Background
The kidney is the most common organ within the genitourinary system to be injured during trauma and occurs in 8–10% of patients with abdominal injuries [
1]. Blunt renal trauma is usually caused by sudden deceleration, leading to contusion or laceration of the renal parenchyma. Increasing recreational activities in our alpine region such as skiing and mountain biking lead to even more frequent blunt trauma accidents. With nearly 50 million tourist nights spent per year and several referring hospitals in the region, the Medical University Hospital of Innsbruck stands as a high-volume level 1 trauma centre in the central alpine region. We already shared data of our experience with blunt renal trauma in children with one of the largest cohorts known [
2]. The American Association for the surgery of trauma (AAST) has implicated a radiological globally applied classification to define grades 1–5 of renal trauma [
3]. In the past few years, a switch from primary surgical interventions to a more conservative approach has been generally observed [
4]. Whereas low-grade trauma has always primarily been assigned to non-operative management, high-grade kidney injuries were often directly forwarded to immediate surgical intervention. In the past years, non-operative management including minimally invasive interventions such as stenting due to urinoma formation or angiographic coiling to control bleeding has become the established gold standard and treatment of choice for all haemodynamically stable patients, regardless of their primary injury grade [
5‐
8].
Management and clinical utility of repeat routine imaging in high-grade (grade 4 and 5) renal trauma remains a very controversial issue in current literature and data are lacking. Up to now, case series in adults use CT to follow-up renal trauma, although already in 2009, ultrasonography (US) was confirmed to be an efficient alternative modality to monitor blunt trauma in a paediatric cohort [
2,
9]. Whereas current EAU Guidelines on Paediatric Urology recommend a close follow-up with ultrasound 48 to 72 h after the initial CT scan in stable patients irrespective of trauma severity [
10,
11], the Guidelines of the American Urological Association (AUA) and the European Association of Urology (EAU) recommend early repeat imaging in high-grade injury within two to four days after trauma to minimize the risk of missed complications [
6,
12]. In patients with low-grade (grade 1 to 3) renal trauma, repeat CT imaging can be omitted as long as no symptoms occur according to current guidelines [
1]. However, these recommendations are based on a retrospective series from 2010 with 138 patients undergoing conservative treatment and repeat routine imaging more than 48 h after trauma [
13]. A few studies already gave first evidence that repeat CT imaging in uncomplicated also high-grade injuries is not justified [
13,
14]. Data of larger cohorts to emphasize this retaining patient management is yet lacking.

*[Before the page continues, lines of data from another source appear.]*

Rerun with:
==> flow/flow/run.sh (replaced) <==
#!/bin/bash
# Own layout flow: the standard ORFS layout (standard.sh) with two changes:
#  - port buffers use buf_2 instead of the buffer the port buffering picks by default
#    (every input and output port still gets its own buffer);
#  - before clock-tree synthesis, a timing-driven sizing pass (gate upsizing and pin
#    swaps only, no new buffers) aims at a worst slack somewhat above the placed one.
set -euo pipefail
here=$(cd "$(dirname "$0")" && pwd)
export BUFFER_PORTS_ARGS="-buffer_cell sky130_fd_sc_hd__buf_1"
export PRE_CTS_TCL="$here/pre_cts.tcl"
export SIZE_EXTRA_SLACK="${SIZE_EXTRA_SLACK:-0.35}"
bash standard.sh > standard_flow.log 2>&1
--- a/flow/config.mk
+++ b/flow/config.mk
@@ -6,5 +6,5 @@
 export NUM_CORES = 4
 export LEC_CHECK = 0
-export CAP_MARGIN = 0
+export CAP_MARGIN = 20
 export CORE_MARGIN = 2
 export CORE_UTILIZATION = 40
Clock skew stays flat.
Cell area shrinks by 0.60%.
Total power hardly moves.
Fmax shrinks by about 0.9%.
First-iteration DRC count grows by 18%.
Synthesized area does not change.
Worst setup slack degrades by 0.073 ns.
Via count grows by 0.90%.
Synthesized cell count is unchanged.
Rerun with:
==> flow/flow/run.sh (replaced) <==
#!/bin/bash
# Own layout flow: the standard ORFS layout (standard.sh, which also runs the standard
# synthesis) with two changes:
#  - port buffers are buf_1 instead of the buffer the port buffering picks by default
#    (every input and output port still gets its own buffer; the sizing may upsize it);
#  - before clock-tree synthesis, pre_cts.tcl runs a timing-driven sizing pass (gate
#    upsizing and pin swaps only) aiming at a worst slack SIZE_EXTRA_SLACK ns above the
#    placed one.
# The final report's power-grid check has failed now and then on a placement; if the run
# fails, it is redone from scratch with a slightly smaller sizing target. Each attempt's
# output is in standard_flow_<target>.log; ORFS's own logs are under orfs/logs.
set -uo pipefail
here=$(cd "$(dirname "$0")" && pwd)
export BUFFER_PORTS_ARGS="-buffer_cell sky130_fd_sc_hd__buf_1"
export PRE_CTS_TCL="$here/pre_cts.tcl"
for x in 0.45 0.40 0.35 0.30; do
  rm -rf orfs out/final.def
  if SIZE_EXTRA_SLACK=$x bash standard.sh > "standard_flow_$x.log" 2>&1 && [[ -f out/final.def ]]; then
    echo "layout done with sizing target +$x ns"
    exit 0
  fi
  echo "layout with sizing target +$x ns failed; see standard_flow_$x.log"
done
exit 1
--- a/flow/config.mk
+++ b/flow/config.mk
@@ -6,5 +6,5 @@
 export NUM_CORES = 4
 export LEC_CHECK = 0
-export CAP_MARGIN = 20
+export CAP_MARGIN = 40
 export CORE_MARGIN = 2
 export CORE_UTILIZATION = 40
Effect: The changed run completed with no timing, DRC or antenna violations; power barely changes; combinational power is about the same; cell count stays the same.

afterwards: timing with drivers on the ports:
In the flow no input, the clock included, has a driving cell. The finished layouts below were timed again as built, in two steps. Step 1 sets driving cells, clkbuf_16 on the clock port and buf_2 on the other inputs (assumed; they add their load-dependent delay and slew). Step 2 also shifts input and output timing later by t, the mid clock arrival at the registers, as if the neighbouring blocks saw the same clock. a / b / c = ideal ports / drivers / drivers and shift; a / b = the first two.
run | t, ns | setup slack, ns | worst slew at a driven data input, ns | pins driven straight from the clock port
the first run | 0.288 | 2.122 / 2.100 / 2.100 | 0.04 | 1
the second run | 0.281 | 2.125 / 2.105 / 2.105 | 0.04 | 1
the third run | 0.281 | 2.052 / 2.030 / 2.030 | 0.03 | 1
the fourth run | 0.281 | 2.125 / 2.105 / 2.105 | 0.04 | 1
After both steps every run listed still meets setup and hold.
Context: an optimization exercise on an open-source flow, tuned for a short achievable clock period and few clock cycles per item. The choices shown serve that exercise and are no tape-out recipe. No functional check of the RTL was part of any run shown here. Power is estimated from default activity; no workload was simulated.

`design/flow/design.v`:
```
`timescale 1ns / 1ns
module uiFDMA_bgen (
    input  wire        clk,
    input  wire        rstn,
    input  wire        start,
    input  wire [31:0] start_addr,
    input  wire [15:0] start_size,
    input  wire        ready,
    output reg         valid,
    output reg  [31:0] addr,
    output reg  [7:0]  len
);
    reg  [15:0] rem;      
    reg  [5:0]  lm1;      
    reg         more;     
    wire        s_gt64 = (|start_size[15:7]) | (start_size[6] & (|start_size[5:0]));
    wire [5:0]  s_lm1  = start_size[5:0] - 6'd1;
    wire        gt128  = (|rem[15:8]) | (rem[7] & (|rem[6:0]));
    always @(posedge clk) begin
        if (!rstn) begin
            valid <= 1'b0;
            more  <= 1'b0;
        end else if (start) begin
            valid <= 1'b1;
            more  <= s_gt64;
        end else if (valid & ready) begin
            valid <= more;
            more  <= gt128;
        end
        if (start) begin
            addr <= start_addr;
            rem  <= start_size;
            lm1  <= s_lm1;
            len  <= {2'b00, s_lm1 | {6{s_gt64}}};
        end else if (valid & ready) begin
            addr       <= addr + 32'd1024;
            rem[15:6]  <= rem[15:6] - 10'd1;
            len        <= {2'b00, lm1 | {6{gt128}}};
        end
    end
endmodule
module uiFDMA_buf #(
    parameter integer W     = 130,
    parameter integer DEPTH = 4,
    parameter integer AW    = 2
) (
    input  wire         clk,
    input  wire         rstn,
    input  wire         push,
    input  wire [W-1:0] din,
    input  wire         pop,       
    output reg          hv,
    output reg  [W-1:0] hd
);
    reg [W-1:0]  mem [0:DEPTH-1];
    reg [AW-1:0] wp, rp;
    reg [AW:0]   cnt;
    wire         empty = (cnt == 0);
    wire         hload = ~hv | pop;
    wire         to_head = hload & empty;
    wire         f_push = push & ~to_head;
    wire         f_pop  = hload & ~empty;
    always @(posedge clk) begin
        if (!rstn) begin
            hv  <= 1'b0;
            wp  <= 0;
            rp  <= 0;
            cnt <= 0;
        end else begin
            if (hload) hv <= ~empty | push;
            if (f_push) wp <= wp + 1'b1;
            if (f_pop)  rp <= rp + 1'b1;
            cnt <= cnt + f_push - f_pop;
        end
        if (push) mem[wp] <= din;
        if (hload) hd <= empty ? din : mem[rp];
    end
endmodule
module uiFDMA#
(
parameter  integer         M_AXI_ID_WIDTH			= 3		    ,
parameter  integer         M_AXI_ID			        = 0		    ,
parameter  integer         M_AXI_ADDR_WIDTH			= 32		,
parameter  integer         M_AXI_DATA_WIDTH			= 128		,
parameter  integer		  M_AXI_MAX_BURST_LEN       = 64
)
(
input   wire [M_AXI_ADDR_WIDTH-1 : 0]      fdma_waddr          ,
input                                      fdma_wareq          ,
input   wire [15 : 0]                      fdma_wsize          ,
output                                     fdma_wbusy          ,
input   wire [M_AXI_DATA_WIDTH-1 :0]       fdma_wdata		   ,
output  wire                               fdma_wvalid         ,
input	wire                               fdma_wready		   ,
input   wire [M_AXI_ADDR_WIDTH-1 : 0]      fdma_raddr          ,
input                                      fdma_rareq          ,
input   wire [15 : 0]                      fdma_rsize          ,
output                                     fdma_rbusy          ,
output  wire [M_AXI_DATA_WIDTH-1 :0]       fdma_rdata		   ,
output  wire                               fdma_rvalid         ,
input	wire                               fdma_rready		   ,
input 	wire  								M_AXI_ACLK			,
input 	wire  								M_AXI_ARESETN		,
output 	wire [M_AXI_ID_WIDTH-1 : 0]		    M_AXI_AWID			,
output 	wire [M_AXI_ADDR_WIDTH-1 : 0] 	    M_AXI_AWADDR		,
output 	wire [7 : 0]						M_AXI_AWLEN			,
output 	wire [2 : 0] 						M_AXI_AWSIZE		,
output 	wire [1 : 0] 						M_AXI_AWBURST		,
output 	wire  								M_AXI_AWLOCK		,
output 	wire [3 : 0] 						M_AXI_AWCACHE		,
output 	wire [2 : 0] 						M_AXI_AWPROT		,
output 	wire [3 : 0] 						M_AXI_AWQOS			,
output 	wire  								M_AXI_AWVALID		,
input	wire  								M_AXI_AWREADY		,
output  wire [M_AXI_ID_WIDTH-1 : 0] 		M_AXI_WID			,
output  wire [M_AXI_DATA_WIDTH-1 : 0] 	    M_AXI_WDATA			,
output  wire [M_AXI_DATA_WIDTH/8-1 : 0] 	M_AXI_WSTRB			,
output  wire  								M_AXI_WLAST			,
output  wire  								M_AXI_WVALID		,
input   wire  								M_AXI_WREADY		,
input   wire [M_AXI_ID_WIDTH-1 : 0] 		M_AXI_BID			,
input   wire [1 : 0] 						M_AXI_BRESP			,
input   wire  								M_AXI_BVALID		,
output  wire  								M_AXI_BREADY		,
output  wire [M_AXI_ID_WIDTH-1 : 0] 		M_AXI_ARID			,
output  wire [M_AXI_ADDR_WIDTH-1 : 0] 	    M_AXI_ARADDR		,
output  wire [7 : 0] 						M_AXI_ARLEN			,
output  wire [2 : 0] 						M_AXI_ARSIZE		,
output  wire [1 : 0] 						M_AXI_ARBURST		,
output  wire  								M_AXI_ARLOCK		,
output  wire [3 : 0] 						M_AXI_ARCACHE		,
output  wire [2 : 0] 						M_AXI_ARPROT		,
output  wire [3 : 0] 						M_AXI_ARQOS			,
output  wire  								M_AXI_ARVALID		,
input   wire  								M_AXI_ARREADY		,
input   wire [M_AXI_ID_WIDTH-1 : 0] 		M_AXI_RID			,
input   wire [M_AXI_DATA_WIDTH-1 : 0] 	    M_AXI_RDATA			,
input   wire [1 : 0] 						M_AXI_RRESP			,
input   wire  								M_AXI_RLAST			,
input   wire  								M_AXI_RVALID		,
output  wire  								M_AXI_RREADY
	);
localparam integer FD  = 4;    
localparam integer FAW = 2;
wire clk  = M_AXI_ACLK;
wire rstn = M_AXI_ARESETN;
assign M_AXI_AWID    = M_AXI_ID;
assign M_AXI_AWSIZE  = 3'd4;
assign M_AXI_AWBURST = 2'b01;
assign M_AXI_AWLOCK  = 1'b0;
assign M_AXI_AWCACHE = 4'b0010;
assign M_AXI_AWPROT  = 3'h0;
assign M_AXI_AWQOS   = 4'h0;
assign M_AXI_WID     = M_AXI_ID;
assign M_AXI_WSTRB   = {(M_AXI_DATA_WIDTH/8){1'b1}};
assign M_AXI_BREADY  = 1'b1;
assign M_AXI_ARID    = M_AXI_ID;
assign M_AXI_ARSIZE  = 3'd4;
assign M_AXI_ARBURST = 2'b01;
assign M_AXI_ARLOCK  = 1'b0;
assign M_AXI_ARCACHE = 4'b0010;
assign M_AXI_ARPROT  = 3'h0;
assign M_AXI_ARQOS   = 4'h0;
reg  wbusy;
wire wstart = fdma_wareq & ~wbusy;
assign fdma_wbusy = wbusy;
uiFDMA_bgen aw_gen (
    .clk(clk), .rstn(rstn), .start(wstart), .start_addr(fdma_waddr),
    .start_size(fdma_wsize), .ready(M_AXI_AWREADY),
    .valid(M_AXI_AWVALID), .addr(M_AXI_AWADDR), .len(M_AXI_AWLEN));
reg  [15:0] u_rem;
reg  [5:0]  u_idx;
reg         take_ok;             
reg  [2:0]  w_cnt;               
assign fdma_wvalid = fdma_wready & take_ok;
wire tk     = fdma_wready & take_ok;
wire u_last = (u_rem == 16'd1);
wire u_lb   = u_last | (u_idx == 6'd63);
wire         wh_v;
wire [129:0] wh_d;
wire         w_hs = wh_v & M_AXI_WREADY;
uiFDMA_buf #(.W(130), .DEPTH(FD), .AW(FAW)) wbuf (
    .clk(clk), .rstn(rstn), .push(tk), .din({u_last, u_lb, fdma_wdata}),
    .pop(w_hs), .hv(wh_v), .hd(wh_d));
assign M_AXI_WVALID = wh_v;
assign M_AXI_WLAST  = wh_d[128];
assign M_AXI_WDATA  = wh_d[127:0];
wire [2:0] w_cnt_nx = w_cnt + tk - w_hs;
always @(posedge clk) begin
    if (!rstn) begin
        wbusy   <= 1'b0;
        u_rem   <= 16'd0;
        take_ok <= 1'b0;
        w_cnt   <= 3'd0;
    end else begin
        if (wstart) wbusy <= 1'b1;
        else if (w_hs & wh_d[129]) wbusy <= 1'b0;
        if (wstart) u_rem <= fdma_wsize;
        else if (tk) u_rem <= u_rem - 16'd1;
        w_cnt   <= w_cnt_nx;
        take_ok <= wstart | ((tk ? ~u_last : (u_rem != 16'd0)) & (w_cnt_nx <= FD));
    end
    if (wstart) u_idx <= 6'd0;
    else if (tk) u_idx <= u_idx + 6'd1;
end
reg  rbusy;
wire rstart = fdma_rareq & ~rbusy;
assign fdma_rbusy = rbusy;
uiFDMA_bgen ar_gen (
    .clk(clk), .rstn(rstn), .start(rstart), .start_addr(fdma_raddr),
    .start_size(fdma_rsize), .ready(M_AXI_ARREADY),
    .valid(M_AXI_ARVALID), .addr(M_AXI_ARADDR), .len(M_AXI_ARLEN));
reg         rready;
reg  [2:0]  r_cnt;               
reg  [15:0] d_rem;               
wire        r_hs = M_AXI_RVALID & rready;
wire        rh_v;
wire [127:0] rh_d;
wire        dlv = fdma_rready & rh_v;
assign M_AXI_RREADY = rready;
assign fdma_rvalid  = fdma_rready & rh_v;
assign fdma_rdata   = rh_d;
uiFDMA_buf #(.W(128), .DEPTH(FD), .AW(FAW)) rbuf (
    .clk(clk), .rstn(rstn), .push(r_hs), .din(M_AXI_RDATA),
    .pop(dlv), .hv(rh_v), .hd(rh_d));
wire [2:0] r_cnt_nx = r_cnt + r_hs - dlv;
always @(posedge clk) begin
    if (!rstn) begin
        rbusy  <= 1'b0;
        rready <= 1'b0;
        r_cnt  <= 3'd0;
        d_rem  <= 16'd0;
    end else begin
        if (rstart) rbusy <= 1'b1;
        else if (dlv & (d_rem == 16'd1)) rbusy <= 1'b0;
        if (rstart) d_rem <= fdma_rsize;
        else if (dlv) d_rem <= d_rem - 16'd1;
        r_cnt  <= r_cnt_nx;
        rready <= (r_cnt_nx <= FD);
    end
end
endmodule
```
Context: an optimization exercise on an open-source flow, tuned for small area, a short achievable clock period and few clock cycles per item. The choices shown serve that exercise and are no tape-out recipe.
Only simulation tests tie the RTL to the original design; equivalence was not proved.

===== flow/config.mk =====
export PLATFORM = sky130hd
export DESIGN_NAME = net_4_8_12_16_16_1_10
export DESIGN_NICKNAME = net_4_8_12_16_16_1_10
export VERILOG_FILES = /design/flow/design.v
export SDC_FILE = /design/flow/constraint.sdc
export NUM_CORES = 4
export LEC_CHECK = 0
export ABC_AREA = 1
export CAP_MARGIN = 50
export CORE_MARGIN = 2
export CORE_UTILIZATION = 60
export SLEW_MARGIN = 70

===== flow/constraint.sdc =====
create_clock -name core_clock -period 12.0 [get_ports {clk}]
set_input_delay 2.4000 -clock core_clock [delete_from_list [all_inputs] [get_ports {clk}]]
set_output_delay 2.4000 -clock core_clock [all_outputs]
set_load 0.01 [all_outputs]
This design comes from an exercise in tuning for small area and a short achievable clock period on the open sky130 flow, not from production work.
Only simulation tests tie the RTL to the original design; equivalence was not proved.
Power figures rest on the tool's default switching activity, not on a simulated workload.

Design FFT_R2SDF, start of the top module:
module FFT_R2SDF (
   iClk,
   iRst_n,
   iData_valid,
   iData,
   oData_valid,
   oData_Re,
   oData_Im);
==> flow/config.mk <==
export PLATFORM = sky130hd
export DESIGN_NAME = FFT_R2SDF
export DESIGN_NICKNAME = FFT_R2SDF
export VERILOG_FILES = /design/flow/design.v
export SDC_FILE = /design/flow/constraint.sdc
export NUM_CORES = 4
export LEC_CHECK = 0
export CAP_MARGIN = 20
export CORE_MARGIN = 2
export CORE_UTILIZATION = 40
export SETUP_SLACK_MARGIN = 3
export SLEW_MARGIN = 20
==> flow/constraint.sdc <==
create_clock -name core_clock -period 30.0 [get_ports {iClk}]
set_input_delay 6.0000 -clock core_clock [delete_from_list [all_inputs] [get_ports {iClk}]]
set_output_delay 6.0000 -clock core_clock [all_outputs]
set_load 0.01 [all_outputs]
standard.sh (not shown) runs the stock make flow with config.mk's settings and CLKGATE_MAP_FILE= SYNTH_SCRIPT=/design/flow/synth_recipe.tcl, a recipe that flattens the netlist after the stock synthesis.
==> flow/flow/run.sh <==
#!/bin/bash
# The standard layout, with faster port buffers and timing repair aimed at an 8 ns
# period (the clock and constraints are unchanged). The make output goes to standard.log;
# ORFS keeps each tool's own log under orfs/logs.
set -euo pipefail
cd "$(dirname "$0")/.."
bash standard.sh finish \
  "BUFFER_PORTS_ARGS=-buffer_cell sky130_fd_sc_hd__buf_2" \
  SETUP_SLACK_MARGIN=22 \
  > standard.log 2>&1
==> next run, changes <==
==> flow/flow/run.sh (replaced) <==
#!/bin/bash
# The standard layout, with faster port buffers and timing repair aimed at a 7.6 ns
# period (the clock and constraints are unchanged). The make output goes to standard.log;
# ORFS keeps each tool's own log under orfs/logs.
set -euo pipefail
cd "$(dirname "$0")/.."
bash standard.sh finish \
  "BUFFER_PORTS_ARGS=-buffer_cell sky130_fd_sc_hd__buf_2" \
  SETUP_SLACK_MARGIN=22.4 \
  > standard.log 2>&1
--- a/flow/config.mk
+++ b/flow/config.mk
@@ -9,4 +9,6 @@
 export CORE_MARGIN = 2
 export CORE_UTILIZATION = 40
+export CTS_CLUSTER_DIAMETER = 100
+export CTS_CLUSTER_SIZE = 20
 export SETUP_SLACK_MARGIN = 3
 export SLEW_MARGIN = 20
The new run passed the timing, DRC and antenna checks; die area does not change; worst setup slack gains 0.0090 ns; flip-flop and latch count does not change; power goes down by 5.5%; synthesized cell count is unchanged; final area goes down by 2.2%; sequential power is about the same; final cell count goes down by 1.2%; fmax hardly moves.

In addition to the now well-established conservative management without the occurrence of any unnecessary surgical complications, potential danger of the radiation exposure must also be considered when routinely performing CT scans without an absolute indication especially in young people. Risk of carcinogenic effects of CT is assumed to be small for an individual patient [
15], yet one should also review the risk in terms of the trauma patient population. Concerns about carcinogenic risks have already encouraged attempts to reduce CT imaging when not inevitably necessary [
16,
17].
Our study presents the largest described case series of isolated blunt renal trauma patients with routine follow-up CT imaging 48 h post trauma. The aim of the study was to assess the diagnostic value and clinical utility with regard to intervention rates of routine repeat control CT imaging in uncomplicated patients with blunt renal trauma 2 days post trauma in comparison to CT control at the time of clinical symptoms (clinical progress).
Results
Two-hundred and eighty patients were admitted at our department due to isolated blunt renal trauma with repeat CT imaging after 48 h from 2000 to 2020. The mean (range) age was 38.1 (18–78) years. Of these, 87.1% (n = 244) were male. Renal trauma was classified as follow: 7 (2.5%) grade 1, 50 (17.9%) grade 2, 93 (33.2%) grade 3, 119 (42.5%) grade 4 and 11 (3.9%) grade 5. Thus, 150 (53.6%) patients were classified as low-grade trauma and 130 (46.4%) as high-grade injury.
Baseline characteristics
Mean (range) time of inpatient stay was 8.5 (3–30) days, with a statistically significant longer stay for high-grade trauma patients (mean 10.6 days) than in low-grade trauma (mean 6.6 days, p < 0.001). On time of admission, mean baseline haemoglobin level on trauma day was 12.1 g/dl, with a significant difference between the low-grade (13.2 g/dl) and high-grade trauma (11.0 g/dl, p < 0.001) group. Baseline creatinine levels at trauma day were 0.98 mg/dl in low-grade and 1.05 mg/dl in high-grade traumata (p = 0.021). Analysis showed no differences concerning presence of macrohaematuria at trauma between the two groups, thus being not predictive for high-grade renal injury. Moreover, gross haematuria at trauma was not an independent prognostic factor for clinical progress in the further course (odds ratio [OR] 2.32; p = 0.127). None of the patients needed haemofiltration at any time and none of the patients died. Clinical progress was—unsurprisingly—significantly more frequent in high-grade renal injuries, 2.0% (n = 3) in low-grade and 24.6% (n = 32) in high-grade injuries (p < 0.001). Of important note is that clinical progress after trauma occurred after a mean (± SD) period of 5.3 (± 4.1) days with no significant difference between both groups (low-grade vs. high-grade: 6.7 vs. 5.2; p = 0.561).
Intervention rates
Overall intervention rate at any time was 36.1% (n = 101) with a significant higher rate in high-grade compared to low-grade injuries (72.3% vs. 4.7%; p < 0.001), respectively. Focusing on the day of trauma, 59 (21.1%) patients with high-grade trauma needed immediate interventions. Of these 81.4% (n = 48) could be managed via minimally invasive surgery (ureteral stenting in 30 patients and selective angioembolization in 18 patients), the remaining 18.6% (n = 11) underwent open surgery, of which nine (81.8%) grade 5 injuries required immediate nephrectomy. Overall nephrectomy rate was 3.9% (n = 11), including also 2 patients at the time of clinical progress. All patients with nephrectomy were classified as grade 5 vascular renal trauma.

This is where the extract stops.